Força e grandeza da solidariedade

O ser humano tem sentimentos e atitudes muito paradoxais. Em determinadas situações, são edificantes os seus sentimentos e suas atitudes. Em outros momentos, falam mais a sua indiferença, frieza, omissão, maldade, exploração e agressão diante de seus semelhantes e da própria natureza. Ao se conduzir na linha da solidariedade, além da força do humanismo, a pessoa, por certo, está respondendo aos estímulos da graça de Deus. Ao enveredar pelos caminhos da indiferença e da maldade, ela está demonstrando um embrutecimento humano que é expressão do pecado na sua vida. Na Sagrada Escritura, encontram-se inúmeros casos onde a solidariedade e o serviço fraterno têm a linguagem da graça divina e outros onde a indiferença e a maldade humanas são a expressão do pecado.

A parábola do bom samaritano é muito ilustrativa, nesse sentido. A maldade levou um ser humano a assaltar e ferir seu semelhante, em terra deserta; a indiferença se revelou na atitude de um sacerdote e de um levita, homens do culto e do serviço religioso; a solidariedade foi demonstrada por um samaritano, personagem rejeitado entre os judeus por sua origem geográfica, étnica e religiosa. Quaisquer que fossem as causas de exclusão na sociedade de seu tempo, Jesus nunca fez distinção de pessoas e, por essa razão, valorizou o gesto solidário do samaritano. (cf Lc 10,30-37) Surpreendentemente, algumas pessoas, muitas vezes, demonstram mais solidariedade no trato da natureza e de seus incontáveis seres do que em relação a seus semelhantes. Para essas pessoas, por exemplo, a sociedade de proteção aos animais se sobrepõe àquela instituição que cuida de crianças em situação de risco, de jovens dependentes de drogas e de idosos abandonados por seus familiares. É admirável e visível o seu cuidado com o meio ambiente, enquanto é chocante sua atitude de indiferença diante de problemas no seu universo familiar.

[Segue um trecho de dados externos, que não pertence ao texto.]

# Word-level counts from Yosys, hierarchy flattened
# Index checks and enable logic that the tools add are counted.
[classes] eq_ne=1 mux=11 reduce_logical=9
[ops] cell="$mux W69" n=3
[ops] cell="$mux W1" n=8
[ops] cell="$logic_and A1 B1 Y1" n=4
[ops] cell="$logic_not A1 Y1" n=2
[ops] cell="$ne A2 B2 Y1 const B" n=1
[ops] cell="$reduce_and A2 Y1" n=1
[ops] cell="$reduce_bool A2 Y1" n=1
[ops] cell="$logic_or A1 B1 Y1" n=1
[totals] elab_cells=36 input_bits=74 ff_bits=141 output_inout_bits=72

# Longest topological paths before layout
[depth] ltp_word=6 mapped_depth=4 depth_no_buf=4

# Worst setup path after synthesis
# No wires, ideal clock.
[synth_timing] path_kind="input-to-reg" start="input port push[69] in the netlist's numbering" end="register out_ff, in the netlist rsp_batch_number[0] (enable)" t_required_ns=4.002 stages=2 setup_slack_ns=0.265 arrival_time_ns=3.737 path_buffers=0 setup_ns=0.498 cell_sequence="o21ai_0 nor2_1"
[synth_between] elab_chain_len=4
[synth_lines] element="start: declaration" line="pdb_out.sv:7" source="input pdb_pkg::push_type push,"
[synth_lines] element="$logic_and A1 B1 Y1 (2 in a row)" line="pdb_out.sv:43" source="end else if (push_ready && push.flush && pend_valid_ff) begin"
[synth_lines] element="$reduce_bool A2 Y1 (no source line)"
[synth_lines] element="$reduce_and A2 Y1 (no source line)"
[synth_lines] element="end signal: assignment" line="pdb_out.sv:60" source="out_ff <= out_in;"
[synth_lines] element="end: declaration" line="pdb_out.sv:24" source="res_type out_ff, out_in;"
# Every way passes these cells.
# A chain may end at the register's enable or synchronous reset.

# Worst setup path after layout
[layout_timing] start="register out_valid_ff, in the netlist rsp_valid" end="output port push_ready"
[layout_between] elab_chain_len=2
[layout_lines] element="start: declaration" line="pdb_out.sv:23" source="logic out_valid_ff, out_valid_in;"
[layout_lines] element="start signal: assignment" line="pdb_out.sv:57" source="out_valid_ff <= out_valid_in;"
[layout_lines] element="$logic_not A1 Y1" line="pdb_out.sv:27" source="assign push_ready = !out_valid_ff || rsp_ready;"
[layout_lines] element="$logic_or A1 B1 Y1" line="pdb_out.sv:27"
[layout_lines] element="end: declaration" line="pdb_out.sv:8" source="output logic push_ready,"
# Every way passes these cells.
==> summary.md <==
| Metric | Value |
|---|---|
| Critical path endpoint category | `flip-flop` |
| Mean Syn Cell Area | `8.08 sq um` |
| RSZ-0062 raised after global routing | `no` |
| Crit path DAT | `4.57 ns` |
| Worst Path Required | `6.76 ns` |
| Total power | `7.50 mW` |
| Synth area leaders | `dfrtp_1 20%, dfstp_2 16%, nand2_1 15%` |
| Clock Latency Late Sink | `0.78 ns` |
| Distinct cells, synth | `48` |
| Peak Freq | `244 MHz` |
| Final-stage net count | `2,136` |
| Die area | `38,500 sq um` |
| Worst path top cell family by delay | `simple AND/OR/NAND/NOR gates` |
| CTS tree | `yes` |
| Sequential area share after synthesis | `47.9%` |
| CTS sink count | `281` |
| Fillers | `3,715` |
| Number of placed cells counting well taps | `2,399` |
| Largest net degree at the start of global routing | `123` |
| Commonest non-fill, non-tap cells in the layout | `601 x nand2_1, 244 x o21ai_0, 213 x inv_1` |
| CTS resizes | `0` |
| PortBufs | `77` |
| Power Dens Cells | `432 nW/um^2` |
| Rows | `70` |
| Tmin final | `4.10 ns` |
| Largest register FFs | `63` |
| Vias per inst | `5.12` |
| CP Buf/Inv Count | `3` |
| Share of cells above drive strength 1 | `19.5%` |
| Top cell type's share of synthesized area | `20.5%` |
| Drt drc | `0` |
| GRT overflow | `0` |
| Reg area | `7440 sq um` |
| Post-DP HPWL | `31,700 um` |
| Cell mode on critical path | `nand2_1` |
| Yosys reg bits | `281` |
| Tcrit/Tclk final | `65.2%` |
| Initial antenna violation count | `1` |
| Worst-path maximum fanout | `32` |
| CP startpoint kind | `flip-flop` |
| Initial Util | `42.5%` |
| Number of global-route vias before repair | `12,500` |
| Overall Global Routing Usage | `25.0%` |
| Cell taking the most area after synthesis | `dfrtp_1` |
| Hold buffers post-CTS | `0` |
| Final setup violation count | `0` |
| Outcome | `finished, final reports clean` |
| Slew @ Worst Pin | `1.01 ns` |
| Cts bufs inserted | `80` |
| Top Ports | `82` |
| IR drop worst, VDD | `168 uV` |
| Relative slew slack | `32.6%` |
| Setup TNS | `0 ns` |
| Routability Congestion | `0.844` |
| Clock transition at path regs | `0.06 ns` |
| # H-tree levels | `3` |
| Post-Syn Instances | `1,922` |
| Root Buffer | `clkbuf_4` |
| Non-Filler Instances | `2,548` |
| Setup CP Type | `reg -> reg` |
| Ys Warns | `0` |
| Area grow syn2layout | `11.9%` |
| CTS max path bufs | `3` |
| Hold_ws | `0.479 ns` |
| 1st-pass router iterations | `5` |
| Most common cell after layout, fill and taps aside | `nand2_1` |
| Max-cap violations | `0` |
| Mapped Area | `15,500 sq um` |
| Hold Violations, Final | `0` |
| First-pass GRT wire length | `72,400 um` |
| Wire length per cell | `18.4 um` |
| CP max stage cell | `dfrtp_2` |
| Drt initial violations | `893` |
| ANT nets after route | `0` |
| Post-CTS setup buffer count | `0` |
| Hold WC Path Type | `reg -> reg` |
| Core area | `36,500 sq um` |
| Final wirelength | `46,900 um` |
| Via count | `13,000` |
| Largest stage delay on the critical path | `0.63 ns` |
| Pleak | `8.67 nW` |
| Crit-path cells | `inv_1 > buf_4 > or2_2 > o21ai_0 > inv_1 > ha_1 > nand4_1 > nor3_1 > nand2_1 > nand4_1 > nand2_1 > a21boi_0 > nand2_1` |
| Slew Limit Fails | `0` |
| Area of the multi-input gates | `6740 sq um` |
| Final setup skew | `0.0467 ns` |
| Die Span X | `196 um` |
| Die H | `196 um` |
**src/chm_pkg.sv**
```systemverilog
package chm_pkg;

   localparam int HASH_SHIFT = 4;
   localparam int HASH_BITS  = 32 - HASH_SHIFT;
   localparam int DIGIT      = 4;
   localparam int DIV_STEPS  = HASH_BITS / DIGIT;
   localparam int CFG_W      = 9;
   localparam logic [CFG_W-1:0] BUCKET_COUNT_RESET = 9'd17;

   localparam logic [1:0] KIND_LOOKUP   = 2'd0;
   localparam logic [1:0] KIND_SET      = 2'd1;
   localparam logic [1:0] KIND_REMOVE   = 2'd2;
   localparam logic [1:0] KIND_RESERVED = 2'd3;

   typedef enum logic [1:0] {
      STATUS_DONE = 2'd0,
      STATUS_MISS = 2'd1,
      STATUS_FULL = 2'd2
   } status_type;

   typedef enum logic [2:0] {
      S_CLEAR,
      S_IDLE,
      S_HASH,
      S_HEAD,
      S_WALK,
      S_ACT,
      S_POP,
      S_FREE
   } state_type;

endpackage

```
**src/chm_div.sv**
```systemverilog
// Remainder of a 28-bit word by a narrow divisor, four quotient bits a cycle.
module chm_div #(
   parameter int MAX_BUCKETS = 256
) (
   input  logic                           clock,
   input  logic                           reset,
   input  logic                           start,
   input  logic [chm_pkg::HASH_BITS-1:0]  dividend,
   input  logic [$clog2(MAX_BUCKETS+1)-1:0] divisor,
   output logic                           done,
   output logic [$clog2(MAX_BUCKETS)-1:0] remainder
);

   localparam int NW = $clog2(MAX_BUCKETS + 1);
   localparam int RW = NW + 1;
   localparam int BW = $clog2(MAX_BUCKETS);
   localparam int CW = $clog2(chm_pkg::DIV_STEPS + 1);

   logic                          run_ff, run_in;
   logic                          done_ff, done_in;
   logic [CW-1:0]                 cnt_ff, cnt_in;
   logic [chm_pkg::HASH_BITS-1:0] dvd_ff, dvd_in;
   logic [NW-1:0]                 dsr_ff, dsr_in;
   logic [RW-1:0]                 rem_ff, rem_in;

   always_comb begin
      logic [RW-1:0] r;
      r      = rem_ff;
      run_in = run_ff;
      done_in = 1'b0;
      cnt_in = cnt_ff;
      dvd_in = dvd_ff;
      dsr_in = dsr_ff;
      rem_in = rem_ff;
      if (start) begin
         run_in = 1'b1;
         cnt_in = '0;
         dvd_in = dividend;
         dsr_in = divisor;
         rem_in = '0;
      end else if (run_ff) begin
         for (int i = 0; i < chm_pkg::DIGIT; i++) begin
            r = {r[RW-2:0], dvd_ff[chm_pkg::HASH_BITS-1-i]};
            if (r >= {1'b0, dsr_ff}) begin
               r = r - {1'b0, dsr_ff};
            end
         end
         rem_in = r;
         dvd_in = dvd_ff << chm_pkg::DIGIT;
         cnt_in = cnt_ff + 1'b1;
         if (cnt_ff == CW'(chm_pkg::DIV_STEPS - 1)) begin
            run_in  = 1'b0;
            done_in = 1'b1;
         end
      end
   end

   always_ff @(posedge clock) begin
      if (reset) begin
         run_ff  <= 1'b0;
         done_ff <= 1'b0;
         cnt_ff  <= '0;
      end else begin
         run_ff  <= run_in;
         done_ff <= done_in;
         cnt_ff  <= cnt_in;
      end
   end

   always_ff @(posedge clock) begin
      dvd_ff <= dvd_in;
      dsr_ff <= dsr_in;
      rem_ff <= rem_in;
   end

   assign done      = done_ff;
   assign remainder = rem_ff[BW-1:0];

endmodule

```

Deus colocou no coração do ser humano uma qualidade de dimensão e valor muito grandes, quando se vê frente a seus semelhantes e a outros seres da natureza – a solidariedade. No dia a dia e, especialmente, em situações muito complexas, a sensibilidade da pessoa humana se manifesta através da solidariedade que é uma forma ativa de compartilhar dores e dramas. Em todo ato de solidariedade, há sempre uma intenção genuína, muito embora nem sempre se torne realidade concreta, em razão de fatores imprevisíveis. Porém, felizmente, na maioria dos casos, a intenção de fazer o bem concretiza-se em gestos que revelam grandeza humana, por mover a pessoa para sair de si e ir na direção dos necessitados. São muitos e muito diversificados os cenários onde o apelo à solidariedade se faz ouvir, estão ao lado ou longe, mas sempre tocam o coração humano. Desde que não haja indiferença, a forma de envolvimento sempre encontrará a linguagem de participação. A solidariedade é, por assim dizer, uma extensão da pessoa, mediante sua intenção e ação, e acontece, mais imediatamente, junto àqueles que fazem parte de seu sangue, de sua amizade, de seu relacionamento; é natural que assim o seja, mas a grandeza e a força da solidariedade, como vivenciou o bom samaritano, consistem em fazer o bem às pessoas, em razão de suas necessidades.

Num olhar cristão, a solidariedade é um ato de misericórdia e caridade, mas também contém o lado do dever. Se Deus criou o ser humano para conviver com seus semelhantes, neles encontrando tudo que contribui para seu bem viver; aí também está a consciência da necessidade de ajudá-los, de modo especial, em situações difíceis. Portanto, a solidariedade também tem o lado do dever, tanto no tocante a pessoas quanto a instituições privadas e públicas. Concretamente, a participação da sociedade se faz muito presente através de doações e outras iniciativas, como o trabalho voluntário, mediante um mutirão de solidariedade. A Defesa Civil, no âmbito municipal,  estadual e federal, é outra expressão do dever solidário da sociedade e dos Poderes Públicos, quando ocorre um estado de calamidade, como aconteceu, recentemente no Rio de Janeiro, São Paulo, Alagoas e Pernambuco, sempre com onerosa repercussão humana, social e financeira, tal como se faz sentir na Mata Sul, especialmente no território da Diocese de Palmares, atingida duramente pelas enchentes dos últimos dias.

Certamente, a sociedade se vê em muitas dessas calamidades que estão acontecendo, em decorrência de suas desastrosas intervenções no mundo da natureza. Mas, diante do acontece nesse campo, é gratificante vê-la na linha da solidariedade.